[RECORD EXTRACTS]
┄┄┄┄┄┄┄┄┄┄┄┄┄┄┄┄┄┄┄┄

File: src/rtl/sram_phase_sequencer_if.sv
// Bus bundle between the SRAM phase sequencer and its environment: request
// channel, SRAM array drive/readback and response channel.
// slave = the sequencer's view, master = the requester/array side.
interface sram_phase_sequencer_if #(
  parameter int WIDTH = 16,
  parameter int DEPTH = 32,
  parameter int ABITS = 5
);
  logic             req_valid;
  logic             req_ready;
  logic             req_write;
  logic [ABITS-1:0] req_addrA;
  logic [ABITS-1:0] req_addrB;
  logic [WIDTH-1:0] req_data;
  logic [DEPTH-1:0] wordA;
  logic [DEPTH-1:0] wordB;
  logic [WIDTH-1:0] in;
  logic             ReadEn;
  logic             WriteEn;
  logic [WIDTH-1:0] outA;
  logic [WIDTH-1:0] outB;
  logic             rsp_valid;
  logic             rsp_ready;
  logic [WIDTH-1:0] rsp_dataA;
  logic [WIDTH-1:0] rsp_dataB;
  logic             wr_done;
  logic [3:0]       phase;

  modport slave (
    input  req_valid, req_write, req_addrA, req_addrB, req_data,
    input  outA, outB, rsp_ready,
    output req_ready, wordA, wordB, in, ReadEn, WriteEn,
    output rsp_valid, rsp_dataA, rsp_dataB, wr_done, phase
  );

  modport master (
    output req_valid, req_write, req_addrA, req_addrB, req_data,
    output outA, outB, rsp_ready,
    input  req_ready, wordA, wordB, in, ReadEn, WriteEn,
    input  rsp_valid, rsp_dataA, rsp_dataB, wr_done, phase
  );
endinterface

┄┄┄┄┄┄┄┄┄┄┄┄┄┄┄┄┄┄┄┄

[INSTRUCTIONS FOR THE TASK] The records above should be restated word for word, please.

[FINISHED TASK]
File: src/rtl/sram_phase_sequencer_if.sv
// Bus bundle between the SRAM phase sequencer and its environment: request
// channel, SRAM array drive/readback and response channel.
// slave = the sequencer's view, master = the requester/array side.
interface sram_phase_sequencer_if #(
  parameter int WIDTH = 16,
  parameter int DEPTH = 32,
  parameter int ABITS = 5
);
  logic             req_valid;
  logic             req_ready;
  logic             req_write;
  logic [ABITS-1:0] req_addrA;
  logic [ABITS-1:0] req_addrB;
  logic [WIDTH-1:0] req_data;
  logic [DEPTH-1:0] wordA;
  logic [DEPTH-1:0] wordB;
  logic [WIDTH-1:0] in;
  logic             ReadEn;
  logic             WriteEn;
  logic [WIDTH-1:0] outA;
  logic [WIDTH-1:0] outB;
  logic             rsp_valid;
  logic             rsp_ready;
  logic [WIDTH-1:0] rsp_dataA;
  logic [WIDTH-1:0] rsp_dataB;
  logic             wr_done;
  logic [3:0]       phase;

  modport slave (
    input  req_valid, req_write, req_addrA, req_addrB, req_data,
    input  outA, outB, rsp_ready,
    output req_ready, wordA, wordB, in, ReadEn, WriteEn,
    output rsp_valid, rsp_dataA, rsp_dataB, wr_done, phase
  );

  modport master (
    output req_valid, req_write, req_addrA, req_addrB, req_data,
    output outA, outB, rsp_ready,
    input  req_ready, wordA, wordB, in, ReadEn, WriteEn,
    input  rsp_valid, rsp_dataA, rsp_dataB, wr_done, phase
  );
endinterface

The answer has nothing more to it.